## Exercise directions
Below are some entries; state how many of their lines contain the word "disable", with nothing else in the reply.

## Data in this exercise
[src/rtl/swd_clk_div.sv]
module swd_clk_div #(
    parameter int HALF_PERIOD = 1
) (
    input  logic clk,
    input  logic rst,
    input  logic run,
    output logic swclk,
    output logic rise_tick,
    output logic fall_tick
);
    logic clk_q;
    logic wrap;

    generate
        if (HALF_PERIOD <= 1) begin : g_direct
            assign wrap = run;
        end else begin : g_count
            localparam int CW = $clog2(HALF_PERIOD);
            localparam logic [CW-1:0] LAST = CW'(HALF_PERIOD - 1);
            logic [CW-1:0] cnt_q;

            assign wrap = run && (cnt_q == LAST);

            always_ff @(posedge clk) begin
                if (rst || !run) begin
                    cnt_q <= '0;
                end else if (wrap) begin
                    cnt_q <= '0;
                end else begin
                    cnt_q <= cnt_q + 1'b1;
                end
            end
        end
    endgenerate

    assign rise_tick = wrap && !clk_q;
    assign fall_tick = wrap &&  clk_q;
    assign swclk     = clk_q;

    always_ff @(posedge clk) begin
        if (rst || !run) begin
            clk_q <= 1'b0;
        end else if (wrap) begin
            clk_q <= !clk_q;
        end
    end

    // the debug clock level only moves on a divider wrap.
    assert_clock_holds_R11: assert property (@(posedge clk) disable iff (rst)
        (!rise_tick && !fall_tick) |=> $stable(swclk));

    // the clock rests low whenever the engine is not running.
    assert_idle_clock_low_R8: assert property (@(posedge clk) disable iff (rst)
        !run |-> !swclk);

endmodule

## Written answer
2